Top of Given records

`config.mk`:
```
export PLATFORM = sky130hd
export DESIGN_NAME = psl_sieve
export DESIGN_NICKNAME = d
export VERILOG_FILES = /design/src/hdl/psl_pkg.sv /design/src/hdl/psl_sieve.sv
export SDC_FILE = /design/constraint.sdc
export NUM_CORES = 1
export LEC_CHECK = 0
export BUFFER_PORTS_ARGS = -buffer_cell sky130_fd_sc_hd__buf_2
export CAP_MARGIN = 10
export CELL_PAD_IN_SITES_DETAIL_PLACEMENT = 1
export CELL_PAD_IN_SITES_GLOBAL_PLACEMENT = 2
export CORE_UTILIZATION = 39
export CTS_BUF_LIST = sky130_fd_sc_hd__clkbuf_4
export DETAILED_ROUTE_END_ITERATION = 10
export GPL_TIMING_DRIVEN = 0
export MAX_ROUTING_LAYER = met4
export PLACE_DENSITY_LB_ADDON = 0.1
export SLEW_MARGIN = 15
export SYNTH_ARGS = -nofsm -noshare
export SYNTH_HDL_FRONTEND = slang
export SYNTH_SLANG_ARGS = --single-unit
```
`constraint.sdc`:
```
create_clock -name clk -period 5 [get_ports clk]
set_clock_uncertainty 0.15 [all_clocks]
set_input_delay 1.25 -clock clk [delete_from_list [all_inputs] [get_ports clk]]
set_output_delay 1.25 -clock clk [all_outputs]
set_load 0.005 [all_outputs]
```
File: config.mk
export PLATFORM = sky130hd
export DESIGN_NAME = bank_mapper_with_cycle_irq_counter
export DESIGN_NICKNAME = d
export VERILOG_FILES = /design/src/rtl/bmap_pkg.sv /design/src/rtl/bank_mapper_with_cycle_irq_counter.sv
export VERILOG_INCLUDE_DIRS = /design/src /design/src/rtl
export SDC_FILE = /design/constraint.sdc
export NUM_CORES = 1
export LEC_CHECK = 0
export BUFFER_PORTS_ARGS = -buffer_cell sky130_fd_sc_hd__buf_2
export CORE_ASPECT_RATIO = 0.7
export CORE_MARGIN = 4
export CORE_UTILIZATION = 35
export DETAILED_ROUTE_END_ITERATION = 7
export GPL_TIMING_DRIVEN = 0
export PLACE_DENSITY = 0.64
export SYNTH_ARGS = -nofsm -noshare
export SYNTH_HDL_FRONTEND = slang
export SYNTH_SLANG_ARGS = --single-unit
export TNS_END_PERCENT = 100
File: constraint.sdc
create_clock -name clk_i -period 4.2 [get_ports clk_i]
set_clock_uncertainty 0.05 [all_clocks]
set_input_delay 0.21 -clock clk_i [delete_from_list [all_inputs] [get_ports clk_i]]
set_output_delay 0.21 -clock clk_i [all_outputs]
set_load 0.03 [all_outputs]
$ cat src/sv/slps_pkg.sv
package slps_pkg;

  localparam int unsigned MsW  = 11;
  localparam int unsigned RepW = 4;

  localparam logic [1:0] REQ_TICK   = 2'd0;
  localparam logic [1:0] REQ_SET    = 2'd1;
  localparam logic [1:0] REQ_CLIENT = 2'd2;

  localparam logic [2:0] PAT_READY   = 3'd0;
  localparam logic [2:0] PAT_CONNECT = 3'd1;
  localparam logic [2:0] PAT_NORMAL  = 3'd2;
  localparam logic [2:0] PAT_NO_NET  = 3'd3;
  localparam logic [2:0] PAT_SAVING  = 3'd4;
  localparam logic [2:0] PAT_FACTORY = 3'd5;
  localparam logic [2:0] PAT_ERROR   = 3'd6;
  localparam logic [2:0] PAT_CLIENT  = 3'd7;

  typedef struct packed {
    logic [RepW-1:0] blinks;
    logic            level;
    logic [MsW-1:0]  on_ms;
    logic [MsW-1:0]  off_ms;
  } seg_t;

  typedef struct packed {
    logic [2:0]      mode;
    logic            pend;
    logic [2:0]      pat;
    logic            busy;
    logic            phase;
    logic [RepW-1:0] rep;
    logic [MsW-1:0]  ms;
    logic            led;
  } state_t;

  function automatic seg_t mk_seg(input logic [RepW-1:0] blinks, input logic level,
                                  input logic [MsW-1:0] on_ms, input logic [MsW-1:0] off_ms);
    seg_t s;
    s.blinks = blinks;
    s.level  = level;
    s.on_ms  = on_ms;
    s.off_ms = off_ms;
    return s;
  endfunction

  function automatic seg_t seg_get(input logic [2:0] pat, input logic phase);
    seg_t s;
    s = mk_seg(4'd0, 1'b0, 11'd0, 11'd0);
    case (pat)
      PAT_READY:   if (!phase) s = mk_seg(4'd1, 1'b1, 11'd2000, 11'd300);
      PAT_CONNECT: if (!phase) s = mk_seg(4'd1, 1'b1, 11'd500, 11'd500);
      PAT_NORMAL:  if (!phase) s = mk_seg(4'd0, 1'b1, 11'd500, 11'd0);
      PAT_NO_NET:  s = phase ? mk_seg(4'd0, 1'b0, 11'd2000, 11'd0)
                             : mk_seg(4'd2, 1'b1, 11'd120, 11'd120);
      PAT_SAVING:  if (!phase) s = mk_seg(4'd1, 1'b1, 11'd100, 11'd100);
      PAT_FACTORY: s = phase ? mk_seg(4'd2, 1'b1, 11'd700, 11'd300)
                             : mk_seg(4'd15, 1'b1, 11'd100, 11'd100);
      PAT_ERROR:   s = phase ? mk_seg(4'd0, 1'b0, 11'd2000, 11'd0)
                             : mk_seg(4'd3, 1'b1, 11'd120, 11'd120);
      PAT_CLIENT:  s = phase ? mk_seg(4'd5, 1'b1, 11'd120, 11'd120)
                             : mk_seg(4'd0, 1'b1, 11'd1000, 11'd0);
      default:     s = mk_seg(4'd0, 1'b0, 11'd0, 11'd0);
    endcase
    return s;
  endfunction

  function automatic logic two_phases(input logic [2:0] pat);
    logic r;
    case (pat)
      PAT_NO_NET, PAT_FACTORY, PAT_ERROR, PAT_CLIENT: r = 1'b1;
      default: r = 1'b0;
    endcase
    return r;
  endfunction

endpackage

Bottom of Given records
Top of Given records

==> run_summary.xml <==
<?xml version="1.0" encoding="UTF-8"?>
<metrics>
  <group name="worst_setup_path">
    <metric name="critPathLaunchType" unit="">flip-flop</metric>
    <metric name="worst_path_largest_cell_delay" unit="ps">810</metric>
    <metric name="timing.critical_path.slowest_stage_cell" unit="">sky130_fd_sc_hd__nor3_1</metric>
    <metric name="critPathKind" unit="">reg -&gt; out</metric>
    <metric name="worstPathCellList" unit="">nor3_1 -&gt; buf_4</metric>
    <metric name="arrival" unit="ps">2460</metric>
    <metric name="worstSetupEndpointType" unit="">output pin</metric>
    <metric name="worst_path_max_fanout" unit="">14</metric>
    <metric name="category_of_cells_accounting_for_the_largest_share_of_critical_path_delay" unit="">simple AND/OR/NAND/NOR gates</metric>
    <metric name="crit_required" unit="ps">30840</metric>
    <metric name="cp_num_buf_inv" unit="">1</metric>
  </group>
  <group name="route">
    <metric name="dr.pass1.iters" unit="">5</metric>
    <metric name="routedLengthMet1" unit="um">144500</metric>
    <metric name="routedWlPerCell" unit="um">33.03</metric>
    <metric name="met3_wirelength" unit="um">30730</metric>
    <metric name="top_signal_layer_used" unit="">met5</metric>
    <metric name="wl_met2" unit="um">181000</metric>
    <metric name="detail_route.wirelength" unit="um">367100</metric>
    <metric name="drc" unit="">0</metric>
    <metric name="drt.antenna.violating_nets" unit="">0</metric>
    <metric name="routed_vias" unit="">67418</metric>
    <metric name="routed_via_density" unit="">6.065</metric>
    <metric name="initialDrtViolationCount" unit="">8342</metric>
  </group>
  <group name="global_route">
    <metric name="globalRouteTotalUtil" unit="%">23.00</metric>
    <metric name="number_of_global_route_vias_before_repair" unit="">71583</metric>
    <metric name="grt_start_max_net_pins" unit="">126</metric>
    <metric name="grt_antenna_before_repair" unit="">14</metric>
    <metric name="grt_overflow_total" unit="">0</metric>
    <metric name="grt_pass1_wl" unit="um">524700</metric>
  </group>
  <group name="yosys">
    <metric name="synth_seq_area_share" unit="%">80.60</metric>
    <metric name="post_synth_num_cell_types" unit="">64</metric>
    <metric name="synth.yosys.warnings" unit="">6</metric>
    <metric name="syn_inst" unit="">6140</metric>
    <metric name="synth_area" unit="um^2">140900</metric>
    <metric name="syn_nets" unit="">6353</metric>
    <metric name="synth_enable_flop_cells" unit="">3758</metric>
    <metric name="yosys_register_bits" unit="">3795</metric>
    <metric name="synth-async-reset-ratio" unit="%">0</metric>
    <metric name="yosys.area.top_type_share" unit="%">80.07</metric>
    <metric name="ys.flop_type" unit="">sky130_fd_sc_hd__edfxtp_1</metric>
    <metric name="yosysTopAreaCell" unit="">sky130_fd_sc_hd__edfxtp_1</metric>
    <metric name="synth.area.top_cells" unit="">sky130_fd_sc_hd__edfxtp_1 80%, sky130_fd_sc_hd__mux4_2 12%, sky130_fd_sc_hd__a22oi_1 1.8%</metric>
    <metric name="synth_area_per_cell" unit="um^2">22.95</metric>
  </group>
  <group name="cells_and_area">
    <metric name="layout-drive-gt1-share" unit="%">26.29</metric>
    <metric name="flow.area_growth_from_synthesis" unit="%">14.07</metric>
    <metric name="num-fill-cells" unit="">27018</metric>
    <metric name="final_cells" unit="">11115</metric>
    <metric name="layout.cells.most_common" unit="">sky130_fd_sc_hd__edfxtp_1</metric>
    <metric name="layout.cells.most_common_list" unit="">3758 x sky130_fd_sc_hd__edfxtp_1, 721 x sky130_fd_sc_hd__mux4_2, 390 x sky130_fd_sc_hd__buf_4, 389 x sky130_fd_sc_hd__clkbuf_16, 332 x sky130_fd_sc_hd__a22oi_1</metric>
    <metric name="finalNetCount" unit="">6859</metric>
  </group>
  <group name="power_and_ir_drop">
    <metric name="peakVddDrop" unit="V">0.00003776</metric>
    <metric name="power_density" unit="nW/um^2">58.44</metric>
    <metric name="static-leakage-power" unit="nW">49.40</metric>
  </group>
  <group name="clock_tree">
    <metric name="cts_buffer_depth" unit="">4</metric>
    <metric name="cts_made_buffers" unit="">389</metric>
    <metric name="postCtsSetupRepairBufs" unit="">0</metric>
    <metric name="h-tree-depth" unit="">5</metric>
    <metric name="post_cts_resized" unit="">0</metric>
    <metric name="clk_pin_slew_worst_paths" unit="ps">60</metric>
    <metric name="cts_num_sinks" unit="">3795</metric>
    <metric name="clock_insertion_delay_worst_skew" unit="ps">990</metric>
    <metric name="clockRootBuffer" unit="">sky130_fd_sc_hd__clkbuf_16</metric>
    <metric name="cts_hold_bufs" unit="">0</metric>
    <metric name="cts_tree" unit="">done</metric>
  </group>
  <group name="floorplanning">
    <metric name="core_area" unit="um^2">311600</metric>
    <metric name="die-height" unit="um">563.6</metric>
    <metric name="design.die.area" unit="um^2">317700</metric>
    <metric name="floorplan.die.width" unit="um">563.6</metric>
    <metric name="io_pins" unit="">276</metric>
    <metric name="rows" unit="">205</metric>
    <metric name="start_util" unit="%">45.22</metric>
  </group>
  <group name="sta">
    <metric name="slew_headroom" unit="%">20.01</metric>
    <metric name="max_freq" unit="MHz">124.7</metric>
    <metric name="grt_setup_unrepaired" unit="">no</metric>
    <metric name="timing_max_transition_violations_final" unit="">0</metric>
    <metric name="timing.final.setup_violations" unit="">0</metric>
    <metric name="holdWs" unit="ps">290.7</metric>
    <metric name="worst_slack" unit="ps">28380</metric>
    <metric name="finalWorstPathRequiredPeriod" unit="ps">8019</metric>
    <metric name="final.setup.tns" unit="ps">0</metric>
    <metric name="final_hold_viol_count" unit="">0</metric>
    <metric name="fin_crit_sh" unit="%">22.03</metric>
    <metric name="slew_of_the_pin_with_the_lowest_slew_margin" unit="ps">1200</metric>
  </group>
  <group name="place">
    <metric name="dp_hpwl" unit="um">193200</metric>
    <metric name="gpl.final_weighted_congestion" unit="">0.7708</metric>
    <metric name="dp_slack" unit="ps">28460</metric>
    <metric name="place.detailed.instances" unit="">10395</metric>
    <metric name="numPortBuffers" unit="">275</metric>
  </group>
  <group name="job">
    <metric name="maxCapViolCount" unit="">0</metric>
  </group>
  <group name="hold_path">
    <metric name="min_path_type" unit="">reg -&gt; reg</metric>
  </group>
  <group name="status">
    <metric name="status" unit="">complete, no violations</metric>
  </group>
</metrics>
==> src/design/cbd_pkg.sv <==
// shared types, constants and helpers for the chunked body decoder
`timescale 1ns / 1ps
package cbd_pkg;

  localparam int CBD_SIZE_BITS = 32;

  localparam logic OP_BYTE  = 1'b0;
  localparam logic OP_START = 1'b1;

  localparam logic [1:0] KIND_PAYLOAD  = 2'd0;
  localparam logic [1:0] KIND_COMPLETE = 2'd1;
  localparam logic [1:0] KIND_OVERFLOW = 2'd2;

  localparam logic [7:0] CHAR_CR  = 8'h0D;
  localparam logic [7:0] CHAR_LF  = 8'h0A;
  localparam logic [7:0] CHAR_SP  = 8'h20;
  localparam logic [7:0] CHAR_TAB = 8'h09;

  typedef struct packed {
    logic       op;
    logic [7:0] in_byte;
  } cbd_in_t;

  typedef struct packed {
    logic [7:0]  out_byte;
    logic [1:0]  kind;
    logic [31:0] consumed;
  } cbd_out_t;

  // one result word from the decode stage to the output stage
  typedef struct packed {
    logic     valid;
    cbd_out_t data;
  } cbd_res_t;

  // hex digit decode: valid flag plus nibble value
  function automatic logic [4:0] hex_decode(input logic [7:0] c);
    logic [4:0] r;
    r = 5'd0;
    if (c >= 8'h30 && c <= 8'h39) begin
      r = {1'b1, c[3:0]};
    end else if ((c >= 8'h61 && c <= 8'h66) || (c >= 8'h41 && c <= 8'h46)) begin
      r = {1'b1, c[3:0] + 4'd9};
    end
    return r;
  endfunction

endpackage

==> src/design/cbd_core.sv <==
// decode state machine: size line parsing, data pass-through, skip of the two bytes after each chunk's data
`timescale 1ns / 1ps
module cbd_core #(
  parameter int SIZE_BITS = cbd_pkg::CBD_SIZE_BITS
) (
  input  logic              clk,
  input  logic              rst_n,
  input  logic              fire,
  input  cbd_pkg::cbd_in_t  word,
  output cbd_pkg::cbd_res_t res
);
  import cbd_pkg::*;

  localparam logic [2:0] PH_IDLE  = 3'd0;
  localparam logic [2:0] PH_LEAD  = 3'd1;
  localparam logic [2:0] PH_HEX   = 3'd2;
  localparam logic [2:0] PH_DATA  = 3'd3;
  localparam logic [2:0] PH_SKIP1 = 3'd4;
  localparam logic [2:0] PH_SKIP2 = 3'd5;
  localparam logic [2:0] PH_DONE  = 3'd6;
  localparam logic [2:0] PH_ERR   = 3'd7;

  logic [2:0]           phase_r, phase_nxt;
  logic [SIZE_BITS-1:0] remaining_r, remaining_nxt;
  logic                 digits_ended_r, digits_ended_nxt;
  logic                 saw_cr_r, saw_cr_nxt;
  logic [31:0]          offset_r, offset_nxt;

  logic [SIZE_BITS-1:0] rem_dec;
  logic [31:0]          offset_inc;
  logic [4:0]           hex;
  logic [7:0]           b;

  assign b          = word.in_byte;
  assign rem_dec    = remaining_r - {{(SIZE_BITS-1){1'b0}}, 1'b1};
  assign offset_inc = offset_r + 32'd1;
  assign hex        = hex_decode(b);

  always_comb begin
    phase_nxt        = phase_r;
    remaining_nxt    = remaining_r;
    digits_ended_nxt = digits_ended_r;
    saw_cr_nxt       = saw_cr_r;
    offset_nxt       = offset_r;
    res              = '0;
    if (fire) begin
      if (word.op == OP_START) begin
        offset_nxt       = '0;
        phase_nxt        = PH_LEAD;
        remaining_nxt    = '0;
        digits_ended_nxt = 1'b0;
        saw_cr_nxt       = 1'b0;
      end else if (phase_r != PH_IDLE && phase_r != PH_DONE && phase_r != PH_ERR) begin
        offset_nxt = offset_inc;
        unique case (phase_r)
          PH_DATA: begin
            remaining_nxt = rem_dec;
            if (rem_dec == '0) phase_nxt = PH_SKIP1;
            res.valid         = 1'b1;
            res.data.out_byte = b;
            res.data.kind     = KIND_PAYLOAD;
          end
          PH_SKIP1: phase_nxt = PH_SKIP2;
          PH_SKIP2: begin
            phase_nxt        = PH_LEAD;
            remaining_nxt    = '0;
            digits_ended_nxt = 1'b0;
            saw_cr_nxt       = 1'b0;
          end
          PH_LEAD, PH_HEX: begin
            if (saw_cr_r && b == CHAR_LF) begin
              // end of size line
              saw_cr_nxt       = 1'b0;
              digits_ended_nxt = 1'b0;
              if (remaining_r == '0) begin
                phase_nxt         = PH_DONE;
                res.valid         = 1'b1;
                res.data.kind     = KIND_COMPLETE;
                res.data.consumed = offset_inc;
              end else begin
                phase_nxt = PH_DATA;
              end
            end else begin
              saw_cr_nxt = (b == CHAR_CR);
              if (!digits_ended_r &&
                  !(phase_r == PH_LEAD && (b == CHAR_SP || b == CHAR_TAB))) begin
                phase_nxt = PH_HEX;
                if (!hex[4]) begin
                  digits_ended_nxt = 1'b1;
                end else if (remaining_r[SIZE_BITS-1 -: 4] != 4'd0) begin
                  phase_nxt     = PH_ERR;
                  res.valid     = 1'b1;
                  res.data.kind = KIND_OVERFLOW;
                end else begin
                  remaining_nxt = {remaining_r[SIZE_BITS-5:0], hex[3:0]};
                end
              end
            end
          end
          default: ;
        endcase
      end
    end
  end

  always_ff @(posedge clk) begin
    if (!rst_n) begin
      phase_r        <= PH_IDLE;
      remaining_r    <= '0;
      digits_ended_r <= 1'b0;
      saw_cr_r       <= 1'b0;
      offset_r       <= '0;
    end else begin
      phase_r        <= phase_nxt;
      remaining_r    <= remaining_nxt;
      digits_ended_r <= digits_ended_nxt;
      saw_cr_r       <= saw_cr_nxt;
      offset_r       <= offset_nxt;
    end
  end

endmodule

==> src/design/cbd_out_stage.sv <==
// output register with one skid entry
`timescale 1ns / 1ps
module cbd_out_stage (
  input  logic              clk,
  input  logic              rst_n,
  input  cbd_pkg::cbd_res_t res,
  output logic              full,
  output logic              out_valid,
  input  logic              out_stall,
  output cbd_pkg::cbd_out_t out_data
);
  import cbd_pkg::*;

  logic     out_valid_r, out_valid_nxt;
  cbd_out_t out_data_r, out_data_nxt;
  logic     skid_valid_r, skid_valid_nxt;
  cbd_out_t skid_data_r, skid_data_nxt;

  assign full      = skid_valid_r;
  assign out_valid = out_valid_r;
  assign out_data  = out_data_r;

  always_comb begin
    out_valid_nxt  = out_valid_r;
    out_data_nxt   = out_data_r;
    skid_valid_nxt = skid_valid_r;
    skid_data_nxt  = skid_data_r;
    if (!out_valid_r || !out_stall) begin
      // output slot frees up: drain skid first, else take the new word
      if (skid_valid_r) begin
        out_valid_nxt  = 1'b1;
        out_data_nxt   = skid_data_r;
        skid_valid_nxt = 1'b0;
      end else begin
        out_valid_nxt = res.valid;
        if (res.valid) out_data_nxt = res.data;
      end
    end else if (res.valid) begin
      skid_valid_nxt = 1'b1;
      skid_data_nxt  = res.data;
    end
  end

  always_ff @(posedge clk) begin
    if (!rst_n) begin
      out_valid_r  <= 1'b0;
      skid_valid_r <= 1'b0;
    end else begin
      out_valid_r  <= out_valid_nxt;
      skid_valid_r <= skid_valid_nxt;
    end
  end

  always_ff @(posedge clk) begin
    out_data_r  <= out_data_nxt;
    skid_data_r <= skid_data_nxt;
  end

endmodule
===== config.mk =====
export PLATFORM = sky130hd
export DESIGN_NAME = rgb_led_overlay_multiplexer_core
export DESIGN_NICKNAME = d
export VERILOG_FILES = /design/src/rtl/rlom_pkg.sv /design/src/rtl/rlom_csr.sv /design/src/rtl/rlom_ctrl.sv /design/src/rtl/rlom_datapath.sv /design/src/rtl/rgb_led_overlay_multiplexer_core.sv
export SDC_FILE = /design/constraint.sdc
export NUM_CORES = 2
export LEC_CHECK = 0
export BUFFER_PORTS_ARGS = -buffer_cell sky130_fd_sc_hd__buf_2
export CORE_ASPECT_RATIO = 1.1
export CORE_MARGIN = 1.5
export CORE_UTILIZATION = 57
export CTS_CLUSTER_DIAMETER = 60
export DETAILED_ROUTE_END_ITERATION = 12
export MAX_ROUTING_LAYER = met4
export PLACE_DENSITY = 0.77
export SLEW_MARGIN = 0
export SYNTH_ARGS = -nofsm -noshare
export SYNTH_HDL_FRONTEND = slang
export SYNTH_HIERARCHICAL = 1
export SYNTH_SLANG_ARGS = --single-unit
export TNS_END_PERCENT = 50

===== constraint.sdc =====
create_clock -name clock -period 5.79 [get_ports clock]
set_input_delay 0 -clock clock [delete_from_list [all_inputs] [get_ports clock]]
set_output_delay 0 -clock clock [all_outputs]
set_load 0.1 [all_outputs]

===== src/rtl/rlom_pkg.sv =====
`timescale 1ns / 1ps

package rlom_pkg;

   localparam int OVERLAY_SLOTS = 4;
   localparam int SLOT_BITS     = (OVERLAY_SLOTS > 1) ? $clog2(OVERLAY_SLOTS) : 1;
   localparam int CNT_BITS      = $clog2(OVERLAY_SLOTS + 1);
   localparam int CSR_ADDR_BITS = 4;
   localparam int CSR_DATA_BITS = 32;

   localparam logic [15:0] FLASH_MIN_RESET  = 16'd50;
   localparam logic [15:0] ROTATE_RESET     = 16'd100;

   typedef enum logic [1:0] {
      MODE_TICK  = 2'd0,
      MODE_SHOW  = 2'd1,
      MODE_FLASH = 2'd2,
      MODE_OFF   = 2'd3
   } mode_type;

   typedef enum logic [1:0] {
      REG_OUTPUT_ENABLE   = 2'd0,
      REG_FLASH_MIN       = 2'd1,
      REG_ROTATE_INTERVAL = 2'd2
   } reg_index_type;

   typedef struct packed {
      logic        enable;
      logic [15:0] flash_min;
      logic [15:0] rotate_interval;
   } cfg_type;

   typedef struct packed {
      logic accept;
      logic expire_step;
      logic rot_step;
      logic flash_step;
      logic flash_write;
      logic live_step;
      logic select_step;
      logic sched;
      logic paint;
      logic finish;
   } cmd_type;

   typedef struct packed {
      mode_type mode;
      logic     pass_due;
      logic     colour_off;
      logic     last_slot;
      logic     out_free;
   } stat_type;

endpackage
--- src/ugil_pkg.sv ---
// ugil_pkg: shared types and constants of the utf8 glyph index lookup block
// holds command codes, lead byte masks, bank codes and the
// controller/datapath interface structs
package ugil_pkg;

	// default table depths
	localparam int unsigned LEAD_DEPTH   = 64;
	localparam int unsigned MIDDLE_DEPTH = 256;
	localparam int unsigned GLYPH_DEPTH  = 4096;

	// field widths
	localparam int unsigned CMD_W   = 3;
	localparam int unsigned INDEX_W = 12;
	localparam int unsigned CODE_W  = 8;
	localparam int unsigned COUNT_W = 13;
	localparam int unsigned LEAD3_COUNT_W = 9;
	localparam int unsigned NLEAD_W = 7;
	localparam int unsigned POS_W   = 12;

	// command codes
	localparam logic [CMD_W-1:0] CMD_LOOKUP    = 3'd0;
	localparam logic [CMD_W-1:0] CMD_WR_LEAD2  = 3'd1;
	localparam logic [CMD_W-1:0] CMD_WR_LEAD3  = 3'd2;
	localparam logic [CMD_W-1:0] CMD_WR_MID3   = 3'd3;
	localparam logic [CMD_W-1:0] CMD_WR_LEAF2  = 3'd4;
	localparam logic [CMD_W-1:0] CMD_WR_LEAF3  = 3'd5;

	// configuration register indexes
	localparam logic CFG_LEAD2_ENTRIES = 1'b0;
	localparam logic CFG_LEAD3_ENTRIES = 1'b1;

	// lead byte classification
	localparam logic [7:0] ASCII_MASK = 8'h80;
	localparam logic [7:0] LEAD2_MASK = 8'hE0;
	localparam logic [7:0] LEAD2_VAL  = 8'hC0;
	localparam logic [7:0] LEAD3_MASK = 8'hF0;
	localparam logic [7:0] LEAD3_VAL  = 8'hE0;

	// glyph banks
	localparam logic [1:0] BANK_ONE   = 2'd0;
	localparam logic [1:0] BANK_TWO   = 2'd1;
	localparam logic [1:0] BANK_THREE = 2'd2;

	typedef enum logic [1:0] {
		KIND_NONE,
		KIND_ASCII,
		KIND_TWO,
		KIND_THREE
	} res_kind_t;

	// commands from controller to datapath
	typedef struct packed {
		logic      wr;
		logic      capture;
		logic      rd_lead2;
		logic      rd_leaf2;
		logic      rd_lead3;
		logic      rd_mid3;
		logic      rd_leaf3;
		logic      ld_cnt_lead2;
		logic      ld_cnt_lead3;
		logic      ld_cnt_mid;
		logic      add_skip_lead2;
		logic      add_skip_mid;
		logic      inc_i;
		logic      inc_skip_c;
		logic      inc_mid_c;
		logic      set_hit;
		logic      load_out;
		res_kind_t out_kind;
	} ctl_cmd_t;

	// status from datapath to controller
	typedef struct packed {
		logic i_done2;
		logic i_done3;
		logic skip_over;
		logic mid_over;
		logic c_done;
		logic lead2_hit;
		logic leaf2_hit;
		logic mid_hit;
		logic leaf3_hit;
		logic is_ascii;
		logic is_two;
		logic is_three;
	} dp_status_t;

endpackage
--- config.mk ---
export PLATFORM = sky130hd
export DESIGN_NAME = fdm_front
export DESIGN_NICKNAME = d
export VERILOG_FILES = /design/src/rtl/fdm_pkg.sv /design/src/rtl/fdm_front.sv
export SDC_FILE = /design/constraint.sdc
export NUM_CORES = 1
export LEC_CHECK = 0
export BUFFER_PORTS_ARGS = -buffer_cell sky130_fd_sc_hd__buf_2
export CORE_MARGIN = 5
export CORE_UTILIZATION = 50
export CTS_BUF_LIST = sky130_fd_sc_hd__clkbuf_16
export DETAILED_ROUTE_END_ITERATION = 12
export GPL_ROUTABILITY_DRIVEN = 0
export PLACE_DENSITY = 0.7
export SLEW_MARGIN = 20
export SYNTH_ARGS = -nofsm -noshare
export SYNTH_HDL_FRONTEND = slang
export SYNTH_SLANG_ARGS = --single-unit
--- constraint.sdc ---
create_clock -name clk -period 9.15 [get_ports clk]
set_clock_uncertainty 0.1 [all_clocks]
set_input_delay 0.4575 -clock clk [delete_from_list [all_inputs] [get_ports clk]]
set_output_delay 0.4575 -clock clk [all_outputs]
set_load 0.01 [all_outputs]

Bottom of Given records

Task statement:
Note how many lines of the listing above contain the string "layout", and give that number with nothing added.

Task response:
3